Until the early 1950s, Real Madrid was not a regular title contender in Spain, having won only two Primera División titles between 1929 and 1953. However, things changed for Real after the arrival of Alfredo Di Stéfano in 1953, Paco Gento in the same year, Raymond Kopa in 1956, and Ferenc Puskás in 1958. Real Madrid's strength increased in this period until the team dominated Spain and Europe, while Barcelona relied on its Hungarian star László Kubala and Luis Suárez, who joined in 1955 in addition to the Hungarian players Sándor Kocsis and Zoltán Czibor and the Brazilian Evaristo. With the arrival of Kubala and Di Stéfano, Barcelona and Real Madrid became among the most important European clubs in those years, and the players represented the turning point in the history of their teams.

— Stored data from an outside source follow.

**src/rtl/arcade_input_ctrl_if.sv**
```systemverilog
// Control-side bus of the arcade input stage: PS/2 events, both joysticks,
// orientation select, and the core's active-low input registers.
interface arcade_input_ctrl_if;
  logic [10:0] ps2_key;
  logic [15:0] joystick_0;
  logic [15:0] joystick_1;
  logic        rotate;
  logic [7:0]  in0_reg;
  logic [7:0]  in1_reg;
  logic        key_event;

  modport master (
    output ps2_key, joystick_0, joystick_1, rotate,
    input  in0_reg, in1_reg, key_event
  );

  modport slave (
    input  ps2_key, joystick_0, joystick_1, rotate,
    output in0_reg, in1_reg, key_event
  );
endinterface

```
**src/rtl/arcade_input_ctrl.sv**
```systemverilog
// Input conditioning for the pacman-family core: PS/2 key latches merged with
// both joysticks, optional orientation remap, and one-shot coin pulse shaping.
module arcade_input_ctrl #(
  parameter int unsigned COIN_TICKS = 400000,
  parameter int unsigned GAP_TICKS  = 400000
) (
  input logic           clk_sys,
  input logic           reset_n,
  arcade_input_ctrl_if.slave bus
);

  typedef struct packed {
    logic up;
    logic down;
    logic left;
    logic right;
    logic start1;
    logic start2;
    logic coin;
  } keys_t;

  typedef enum logic [1:0] {C_IDLE, C_PULSE, C_GAP, C_RELEASE} coin_st_t;

  localparam logic [19:0] COIN_LD = 20'(COIN_TICKS - 1);
  localparam logic [19:0] GAP_LD  = 20'(GAP_TICKS - 1);

  keys_t      key_q;
  logic       tog_q, primed, ps2_ev, key_event_q;
  logic [7:0] in0_q, in1_q;
  coin_st_t   coin_st;
  logic [19:0] cnt;
  logic       coin_out;

  // primed masks the first cycle so a toggle bit already high at reset
  // release is not mistaken for an event
  assign ps2_ev = primed & (bus.ps2_key[10] ^ tog_q);

  always_ff @(posedge clk_sys or negedge reset_n) begin
    if (!reset_n) begin
      tog_q       <= 1'b0;
      primed      <= 1'b0;
      key_event_q <= 1'b0;
      key_q       <= '0;
    end else begin
      tog_q       <= bus.ps2_key[10];
      primed      <= 1'b1;
      key_event_q <= ps2_ev;
      if (ps2_ev) begin
        // arrows match with or without the E0 prefix; others need it clear
        case (bus.ps2_key[7:0])
          8'h75: key_q.up    <= bus.ps2_key[9];
          8'h72: key_q.down  <= bus.ps2_key[9];
          8'h6B: key_q.left  <= bus.ps2_key[9];
          8'h74: key_q.right <= bus.ps2_key[9];
          8'h14, 8'h05: if (!bus.ps2_key[8]) key_q.start1 <= bus.ps2_key[9];
          8'h29, 8'h06: if (!bus.ps2_key[8]) key_q.start2 <= bus.ps2_key[9];
          8'h04: if (!bus.ps2_key[8]) key_q.coin <= bus.ps2_key[9];
          default: ;
        endcase
      end
    end
  end

  logic [15:0] j;
  logic r_u, r_d, r_l, r_r, s1, s2, raw_coin;
  logic up, down, left, right;
  logic unused_joy;

  assign j          = bus.joystick_0 | bus.joystick_1;
  assign unused_joy = &{1'b0, j[15:7]};
  assign r_u        = key_q.up     | j[3];
  assign r_d        = key_q.down   | j[2];
  assign r_l        = key_q.left   | j[1];
  assign r_r        = key_q.right  | j[0];
  assign s1         = key_q.start1 | j[4];
  assign s2         = key_q.start2 | j[5];
  assign raw_coin   = key_q.coin   | j[6];

  // horizontal cabinet: stick is turned a quarter, so each direction shifts
  assign up    = bus.rotate ? r_l : r_u;
  assign down  = bus.rotate ? r_r : r_d;
  assign left  = bus.rotate ? r_d : r_l;
  assign right = bus.rotate ? r_u : r_r;

  always_ff @(posedge clk_sys or negedge reset_n) begin
    if (!reset_n) begin
      coin_st  <= C_IDLE;
      cnt      <= '0;
      coin_out <= 1'b0;
    end else begin
      case (coin_st)
        C_IDLE: if (raw_coin) begin
          coin_st  <= C_PULSE;
          cnt      <= COIN_LD;
          coin_out <= 1'b1;
        end
        C_PULSE: if (cnt == '0) begin
          coin_st  <= C_GAP;
          cnt      <= GAP_LD;
          coin_out <= 1'b0;
        end else begin
          cnt <= cnt - 20'd1;
        end
        C_GAP: if (cnt == '0) coin_st <= C_RELEASE;
               else           cnt     <= cnt - 20'd1;
        // a held coin parks here until let go, so it counts once
        C_RELEASE: if (!raw_coin) coin_st <= C_IDLE;
        default: begin
          coin_st  <= C_IDLE;
          coin_out <= 1'b0;
        end
      endcase
    end
  end

  always_ff @(posedge clk_sys or negedge reset_n) begin
    if (!reset_n) begin
      in0_q <= 8'hFF;
      in1_q <= 8'hFF;
    end else begin
      in0_q <= ~{2'b00, coin_out, 1'b0, down, right, left, up};
      in1_q <= ~{1'b0, s2, s1, 5'b00000};
    end
  end

  assign bus.in0_reg   = in0_q;
  assign bus.in1_reg   = in1_q;
  assign bus.key_event = key_event_q;

endmodule

```
**src/flat_wrapper.sv**
```systemverilog
// flat-port wrapper written by rule: the top's interface ports become plain ports
module arcade_input_ctrl_flat 
#(
  parameter int unsigned COIN_TICKS = 400000,
  parameter int unsigned GAP_TICKS  = 400000
)
  (clk_sys, reset_n, bus_ps2_key, bus_joystick_0, bus_joystick_1, bus_rotate, bus_in0_reg, bus_in1_reg, bus_key_event);
  arcade_input_ctrl_if bus_i ();
  input logic clk_sys;
  input logic reset_n;
  input wire logic [$bits(bus_i.ps2_key)-1:0] bus_ps2_key;
  input wire logic [$bits(bus_i.joystick_0)-1:0] bus_joystick_0;
  input wire logic [$bits(bus_i.joystick_1)-1:0] bus_joystick_1;
  input wire logic [$bits(bus_i.rotate)-1:0] bus_rotate;
  output wire logic [$bits(bus_i.in0_reg)-1:0] bus_in0_reg;
  output wire logic [$bits(bus_i.in1_reg)-1:0] bus_in1_reg;
  output wire logic [$bits(bus_i.key_event)-1:0] bus_key_event;
  assign bus_i.ps2_key = bus_ps2_key;
  assign bus_i.joystick_0 = bus_joystick_0;
  assign bus_i.joystick_1 = bus_joystick_1;
  assign bus_i.rotate = bus_rotate;
  assign bus_in0_reg = bus_i.in0_reg;
  assign bus_in1_reg = bus_i.in1_reg;
  assign bus_key_event = bus_i.key_event;
  arcade_input_ctrl #(.COIN_TICKS(COIN_TICKS), .GAP_TICKS(GAP_TICKS)) u_core (.clk_sys(clk_sys), .reset_n(reset_n), .bus(bus_i));
endmodule
```
**config.mk**
```make
export PLATFORM = sky130hd
export DESIGN_NAME = arcade_input_ctrl_flat
export DESIGN_NICKNAME = d
export VERILOG_FILES = /design/src/rtl/arcade_input_ctrl_if.sv /design/src/rtl/arcade_input_ctrl.sv /design/src/flat_wrapper.sv
export SDC_FILE = /design/constraint.sdc
export NUM_CORES = 1
export LEC_CHECK = 0
export BUFFER_PORTS_ARGS = -buffer_cell sky130_fd_sc_hd__buf_4
export CAP_MARGIN = 20
export CORE_UTILIZATION = 51
export DETAILED_ROUTE_END_ITERATION = 7
export GPL_ROUTABILITY_DRIVEN = 1
export HOLD_SLACK_MARGIN = 0.03
export PLACE_DENSITY = 0.82
export SLEW_MARGIN = 15
export SYNTH_ARGS = -nofsm -noshare
export SYNTH_HDL_FRONTEND = slang
export SYNTH_SLANG_ARGS = --single-unit
```
**constraint.sdc**
```tcl
create_clock -name clk_sys -period 3 [get_ports clk_sys]
set_input_delay 0.45 -clock clk_sys [delete_from_list [all_inputs] [get_ports clk_sys]]
set_output_delay 0.45 -clock clk_sys [all_outputs]
set_load 0.05 [all_outputs]
```
==> metrics.yaml, run 1 <==
grt:
  grt.overflow.total: 0
  antenna_found_initial: 0
  grt_max_degree: 41
  grt_usage_pct: 21.44
  grt_pass1_wl_um: 7389
  grt_pass1_vias: 1712
critical_path:
  cp-start-kind: "register"
  worst-setup-path-type: "reg2reg"
  slowest_stage: "or4_1"
  worstPathMaxFanout: 10
  cp_slowest_stage_delay_ns: 0.66
  path_buf_inv: 0
  crit_family: "simple AND/OR/NAND/NOR gates"
  crit_arrival_ns: 2.83
  crit_chain: "or4_1 > nor3_1 > a31oi_1 > o2bb2ai_1 > nor2_1"
  worstSetupEndpointType: "register"
  crit_required_ns: 3.16
finish:
  drive_above_1_share_pct: 26.79
  design_area_um2: 2584
  diodes: 0
  layout.nets: 315
  largest_reg_flops: 20
  final.fill_count: 358
  areaGrowthSynthToFinish_pct: 15.30
logic_synthesis:
  yosysSeqAreaShare_pct: 45.06
  synth_edf_count: 0
  yosysWarningCount: 0
  synth_seq_cells: 40
  ys_types: 41
  syn_inst: 228
  synth_area_per_cell_um2: 9.829
  syn_area_um2: 2241
  async_reset_ff_share_pct: 100.0
  yosys_most_used_dff: "dfrtp_1"
placement:
  portBuffers: 35
  place.gp.congestion: 0.8537
  dp_hpwl_um: 3228
  placed_area_um2: 2499
sta:
  worst_pin_slew_ns: 0.7477
  slew_headroom_pct: 49.97
  max_freq_mhz: 374.6
  slew_violations: 0
  setup_viol: 0
  hold_viol_final: 0
  min_period_ns: 2.669
  finClkSkew_ns: 0.009356
  fin_tns_setup_ns: 0
  grt_setup_unrepaired: "false"
  period_share_pct: 88.98
worst_hold_path:
  hold_path_class: "in2async"
clock_network:
  clk_latency_ns: 0.30
  cts_hold_buf: 0
  postCtsSetupBuffers: 0
  cts_tree: "yes"
  cts_htree_levels: 2
  cts_made_buffers: 5
  cts_resized: 0
  clk_pin_slew_ns: 0.08
  cts.root.buffer_cell: "clkbuf_8"
  cts_buffer_depth: 2
  cts_sinks: 40
route:
  drc: 0
  wire_per_inst_um: 13.99
  vias: 1817
  detail_route.iter0.violations: 60
  viasPerCell: 5.768
  dr.pass1.iters: 4
  wl_um: 4406
  drtAntennaViolNets: 0
power_and_ir_drop:
  ir_worst_vdd_v: 0.0003923
  total_power_mw: 2.169
  power_leakage_nw: 1.118
  pwr_density_cell_nw_per_um2: 839.6
floorplanning:
  rows: 23
  initial_utilization_pct: 54.45
  die-area_um2: 4663
  die_y_um: 68.29
  die_width_um: 68.29
  core_um2: 4115
  io_pins: 63
job:
  drv_cap: 0
status:
  outcome: "finished, final reports clean"
## area by class of cell
type	count	area (µm²)	area share (%)
clock buffers	6	72.57	2.809
multi-input cells	173	1122	43.44
repair buffers	37	277.8	10.75
inverters	7	26.28	1.017
flip-flops and latches	40	1010	39.08
clock inverters	2	12.51	0.4843
well taps	50	62.56	2.421
## cell usage in the layout, fill, tap and decap left out, types with 3 or more instances in the layout
cell / instances
a21oi_1: 18
a31oi_1: 3
and2_1: 3
buf_4: 37
clkbuf_8: 5
conb_1: 10
dfrtp_1: 33
dfstp_2: 7
ha_1: 5
inv_1: 7
mux2_2: 12
nand2_1: 6
nand3_1: 3
nand4_1: 5
nor2_1: 18
nor3_1: 21
nor4_1: 6
o21a_1: 7
o21ai_0: 6
o22a_1: 9
or2_2: 3
or3_1: 9
or3b_2: 3
or4_1: 4
xor2_1: 4
## worst register-to-register path, delay by kind of cell (launching register included)
kind,cells,cell delay [ns]
AOI/OAI and AO/OA,2,0.80
DFF,1,0.44
and+or+nand+nor,3,1.29
## where the power goes
group	switching (mW)	leakage (nW)	internal (mW)	total, mW
Combinational	0.594	0.595	0.456	1.05
Sequential	0.104	0.482	0.660	0.764
Clock	0.192	0.0412	0.163	0.355
## per-layer routing
| metal | routed length [µm] | GRT usage [%] | vias to the layer above |
|---|---|---|---|
| met1 | 1977 | 24.66 | 864 |
| met4 | 64 | 7.552 | 0 |
| met3 | 259 | 7.333 | 9 |
| met2 | 2104 | 36.64 | 50 |
| li1 | - | - | 894 |
| met5 | 0 | 0 | - |
## through the flow
step	cells	setup slack [ns]	hold WS, ns	util, %
after floorplan	237	0.6454	0.1544	-
after CTS	315	0.3349	0.1293	62.79
after global routing	315	0.1126	0.1547	62.79
final	315	0.3307	0.1131	62.79
after global placement	307	0.4213	0.3870	60.72
after detailed placement	307	0.3599	0.3883	60.72
## cells by family (layout without fill, tap and decap cells)
kind of cell / after synthesis / count (layout) / synth area share [%]
fa+ha+maj: 5 / 5 / 2.792
buf+inv: 24 / 52 / 6.365
simple gates: 88 / 88 / 21.83
mux: 12 / 12 / 6.030
flops: 40 / 40 / 45.06
other cells: 1 / 10 / 0.1673
compound gates: 52 / 52 / 15.41
xor+xnor: 6 / 6 / 2.345
## cells in the mapped netlist (3+ instances only)
| cell | n | area, µm² |
|---|---|---|
| dfrtp_1 | 33 | 825.8 |
| nor3_1 | 21 | 105.1 |
| a21oi_1 | 18 | 90.09 |
| nor2_1 | 18 | 67.56 |
| mux2_2 | 12 | 135.1 |
| buf_4 | 9 | 67.56 |
| o22a_1 | 9 | 78.83 |
| or3_1 | 9 | 56.30 |
| dfstp_2 | 7 | 183.9 |
| inv_1 | 7 | 26.28 |
| o21a_1 | 7 | 52.55 |
| nand2_1 | 6 | 22.52 |
| nor4_1 | 6 | 37.54 |
| o21ai_0 | 6 | 30.03 |
| ha_1 | 5 | 62.56 |
| nand4_1 | 5 | 31.28 |
| or4_1 | 4 | 30.03 |
| xor2_1 | 4 | 35.03 |
| a31oi_1 | 3 | 18.77 |
| and2_1 | 3 | 18.77 |
| buf_2 | 3 | 15.01 |
| clkbuf_1 | 3 | 11.26 |
| nand3_1 | 3 | 15.01 |
| or2_2 | 3 | 18.77 |
| or3b_2 | 3 | 26.28 |
## worst paths after layout
kind | endpoint | slack (ns) | cells after the start | start
setup / recovery | u_core.cnt[14]$_DFFE_PN0P_ | 0.33 | 5 | u_core.cnt[6]$_DFFE_PN0P_
hold / removal | u_core.coin_st[0]$_DFFE_PN0P_ | 0.11 | 1 | reset_n
setup reg to reg | u_core.cnt[14]$_DFFE_PN0P_ | 0.33 | 5 | u_core.cnt[6]$_DFFE_PN0P_
hold reg to reg | u_core.bus.in1_reg[6]$_DFF_PN1_ | 0.39 | 1 | u_core.key_q[1]$_DFFE_PN0P_
max in group asynchronous | u_core.bus.in1_reg[5]$_DFF_PN1_ | 2.51 | 1 | reset_n
min in group clk_sys | u_core.bus.in1_reg[6]$_DFF_PN1_ | 0.25 | 2 | bus_joystick_0[5]
(Power assumes the default switching activity.)
==> run 2, diff against run 1 <==
--- a/config.mk
+++ b/config.mk
@@ -7,11 +7,13 @@
 export LEC_CHECK = 0
 export BUFFER_PORTS_ARGS = -buffer_cell sky130_fd_sc_hd__buf_4
 export CAP_MARGIN = 20
-export CORE_UTILIZATION = 51
+export CELL_PAD_IN_SITES_DETAIL_PLACEMENT = 1
+export CELL_PAD_IN_SITES_GLOBAL_PLACEMENT = 2
+export CORE_UTILIZATION = 31
 export DETAILED_ROUTE_END_ITERATION = 7
 export GPL_ROUTABILITY_DRIVEN = 1
 export HOLD_SLACK_MARGIN = 0.03
-export PLACE_DENSITY = 0.82
+export PLACE_DENSITY = 0.83
 export SLEW_MARGIN = 15
 export SYNTH_ARGS = -nofsm -noshare
 export SYNTH_HDL_FRONTEND = slang
==> run 2 against run 1 <==
Non-clock buffer count grew 1. Sequential cell count unchanged. Core utilization down 24 points. Hold slack improved by 0.018 ns. Clock skew is 0.0058 ns lower. Count of clock-buffer cells in the layout unchanged. Maximum frequency down 1.4%. Global-route usage decreased by 6.4 points.
==> metrics.yaml, run 2 (synthesized netlist as in run 1, its figures left out) <==
sta:
  period_share_pct: 90.28  # was 88.98%
  fin_tns_setup_ns: 0  # unchanged
  min_period_ns: 2.708  # was 2.669 ns
  grt_setup_unrepaired: "false"  # unchanged
  hold_viol_final: 0  # unchanged
  slew_headroom_pct: 43.30  # was 49.97%
  max_freq_mhz: 369.2  # was 374.6 MHz
  finClkSkew_ns: 0.003544  # was 0.009356 ns
  slew_violations: 0  # unchanged
  whs_ns: 0.1316  # was 0.1131 ns
  setup_viol: 0  # unchanged
  setup_slack_ns: 0.2916  # was 0.3307 ns
  worst_pin_slew_ns: 0.8473  # was 0.7477 ns
critical_path:
  cp_slowest_stage_delay_ns: 0.47  # was 0.66 ns
  worstPathMaxFanout: 4  # was 10
  crit_required_ns: 3.17  # was 3.16 ns
  startpoint: "u_core.cnt[0]$_DFFE_PN0P_"  # was u_core.cnt[6]$_DFFE_PN0P_
  cp-start-kind: "register"  # unchanged
  critical_path.reg2reg.startpoint: "u_core.cnt[0]$_DFFE_PN0P_"  # was u_core.cnt[6]$_DFFE_PN0P_
  worstSetupEndpointType: "register"  # unchanged
  crit_chain: "inv_1 > ha_1 > or3b_2 > nor3_1 > nand3_1 > a211oi_1 > mux2_2"  # was or4_1 > nor3_1 > a31oi_1 > o2bb2ai_1 > nor2_1
  slowest_stage: "or3b_2"  # was or4_1
  path_buf_inv: 1  # was 0
  crit_arrival_ns: 2.88  # was 2.83 ns
  worst-setup-path-type: "reg2reg"  # unchanged
  crit_family: "simple AND/OR/NAND/NOR gates"  # unchanged
route:
  wl_met1_um: 2338  # was 1977 µm
  dr.pass1.iters: 5  # was 4
  wl_met3_um: 111  # was 259 µm
  drtAntennaViolNets: 0  # unchanged
  viasPerCell: 5.080  # was 5.768
  detail_route.iter0.violations: 69  # was 60
  routed.top_layer: "met4"  # unchanged
  met2_length_um: 2543  # was 2104 µm
  vias: 1839  # was 1817
  wire_per_inst_um: 13.90  # was 13.99 µm
  drc: 0  # unchanged
  wl_um: 5032  # was 4406 µm
placement:
  dp_hpwl_um: 3859  # was 3228 µm
  pre_cts_slack_ns: 0.3413  # was 0.3599 ns
  portBuffers: 35  # unchanged
  placed_area_um2: 2564  # was 2499 µm²
  place.gp.congestion: 0.7554  # was 0.8537
finish:
  largest_reg_flops: 20  # unchanged
  design_area_um2: 2649  # was 2584 µm²
  final_common_cell: "buf_4"  # unchanged
  diodes: 0  # unchanged
  final.fill_count: 843  # was 358
  drive_above_1_share_pct: 27.07  # was 26.79%
  areaGrowthSynthToFinish_pct: 18.20  # was 15.30%
  mostFrequentLayoutCells: "buf_4 (38), dfrtp_1 (33), nor3_1 (21)"  # was buf_4 (37), dfrtp_1 (33), nor3_1 (21)
  layout.nets: 316  # was 315
floorplanning:
  core_um2: 6907  # was 4115 µm²
  die-area_um2: 7572  # was 4663 µm²
  die_y_um: 87.02  # was 68.29 µm
  rows: 30  # was 23
  io_pins: 63  # unchanged
  die_width_um: 87.02  # was 68.29 µm
  initial_utilization_pct: 32.45  # was 54.45%
clock_network:
  cts_made_buffers: 5  # unchanged
  cts_hold_buf: 0  # unchanged
  cts.root.buffer_cell: "clkbuf_8"  # unchanged
  cts_htree_levels: 2  # unchanged
  postCtsSetupBuffers: 0  # unchanged
  cts_buffer_depth: 2  # unchanged
  clk_pin_slew_ns: 0.08  # about the same
  cts_sinks: 40  # unchanged
  clk_latency_ns: 0.28  # was 0.30 ns
  cts_resized: 0  # unchanged
  cts_tree: "yes"  # unchanged
grt:
  grt_max_degree: 41  # unchanged
  grt_pass1_wl_um: 9039  # was 7389 µm
  antenna_found_initial: 0  # unchanged
  grt_usage_pct: 15.05  # was 21.44%
  grt_pass1_vias: 1901  # was 1712
  grt.overflow.total: 0  # unchanged
status:
  outcome: "finished, final reports clean"  # unchanged
power_and_ir_drop:
  ir_worst_vdd_v: 0.0002947  # was 0.0003923 V
  pwr_density_cell_nw_per_um2: 822.9  # was 839.6 nW/µm²
  power_leakage_nw: 1.122  # was 1.118 nW
worst_hold_path:
  hold_path_class: "in2async"  # unchanged
job:
  drv_cap: 0  # unchanged
==> run 2: changes by cell type in the layout (fill, tap and decap cells not counted) <==
cell / before / now
buf_4: 37 / 38
==> run 2: path summary, 6_finish.rpt <==
| check | depth (start not counted) | slack (ns) | endpoint |
|---|---|---|---|
| worst max-delay path | 7 | 0.29 | u_core.coin_st[1]$_DFFE_PN0P_ |
| worst min-delay path | 1 | 0.13 | u_core.cnt[13]$_DFFE_PN0P_ |
| worst max register to register | 7 | 0.29 | u_core.coin_st[1]$_DFFE_PN0P_ |
| worst min register to register | 1 | 0.38 | u_core.bus.in1_reg[5]$_DFF_PN1_ |
| max in group asynchronous | 1 | 2.49 | u_core.bus.in0_reg[1]$_DFF_PN1_ |
| min in group clk_sys | 2 | 0.28 | u_core.bus.in1_reg[5]$_DFF_PN1_ |
==> run 2: worst reg2reg max path: stages, from the launching register on <==
cell      delay, ns
dfrtp_1        0.40
inv_1          0.11
ha_1           0.22
or3b_2         0.47
nor3_1         0.46
nand3_1        0.18
a211oi_1       0.39
mux2_2         0.38
==> run 2: routing by layer <==
layer / vias to the layer above / GRT usage (%)
met3: 2 / 1.706
li1: 894 / -
met4: 0 / 3.182
met1: 915 / 19.48
met5: - / 0
met2: 28 / 26.91
==> run 2: area by class of cell <==
class	instances	area [µm²]	share of cell area, %
multi-input cells	173	1122	42.37
flip-flops and latches	40	1010	38.12
repair buffers	38	285.3	10.77
well taps	96	120.1	4.535
clock buffers	6	72.57	2.740
inverters	7	26.28	0.9920
clock inverters	2	12.51	0.4724
==> run 2: where the power goes <==
part	internal (mW)	leakage (nW)	switching (mW)	total [mW]
clock	0.163	0.0412	0.184	0.347
sequential	0.660	0.482	0.111	0.771
combinational	0.462	0.599	0.600	1.06
total	1.28	1.12	0.895	2.18
==> run 2: per-stage QoR <==
stage          cells  utilization, %  power, mW
3_5_place_dp     354           37.12      1.864
4_1_cts          362           38.35      2.219
6_report         362           38.35      2.180
5_1_grt          362           38.35      2.379
2_1_floorplan    237               -      1.620
3_3_place_gp     354           37.12      1.815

With Kubala and Di Stéfano, a rivalry was born, but it would still take a long time to become what it is today. This period was characterized by the abundance of matches in different tournaments, as they faced each other in all the tournaments available at the time, especially at the European level, where they met twice in two consecutive seasons. In their period, El Clásico was played 26 times: Real won 13 matches, Barcelona 10 matches, and 3 ended in a draw. Di Stéfano scored 14 and Kubala scored 4 goals in those matches.

===Cristiano Ronaldo and Lionel Messi (2009–2018)===

The rivalry between Lionel Messi and Cristiano Ronaldo between 2009 and 2018 has been the most competitive in El Clásico history, with both players being their clubs' all-time top scorers. In their period, many records were broken for both clubs; the two players alternated as top scorers in La Liga and the Champions League during most seasons while they were with Real Madrid and Barcelona. During this period, Ronaldo won the European Golden Shoe three times and Messi five times. In addition, Messi won the Ballon d'Or five times and Ronaldo four times.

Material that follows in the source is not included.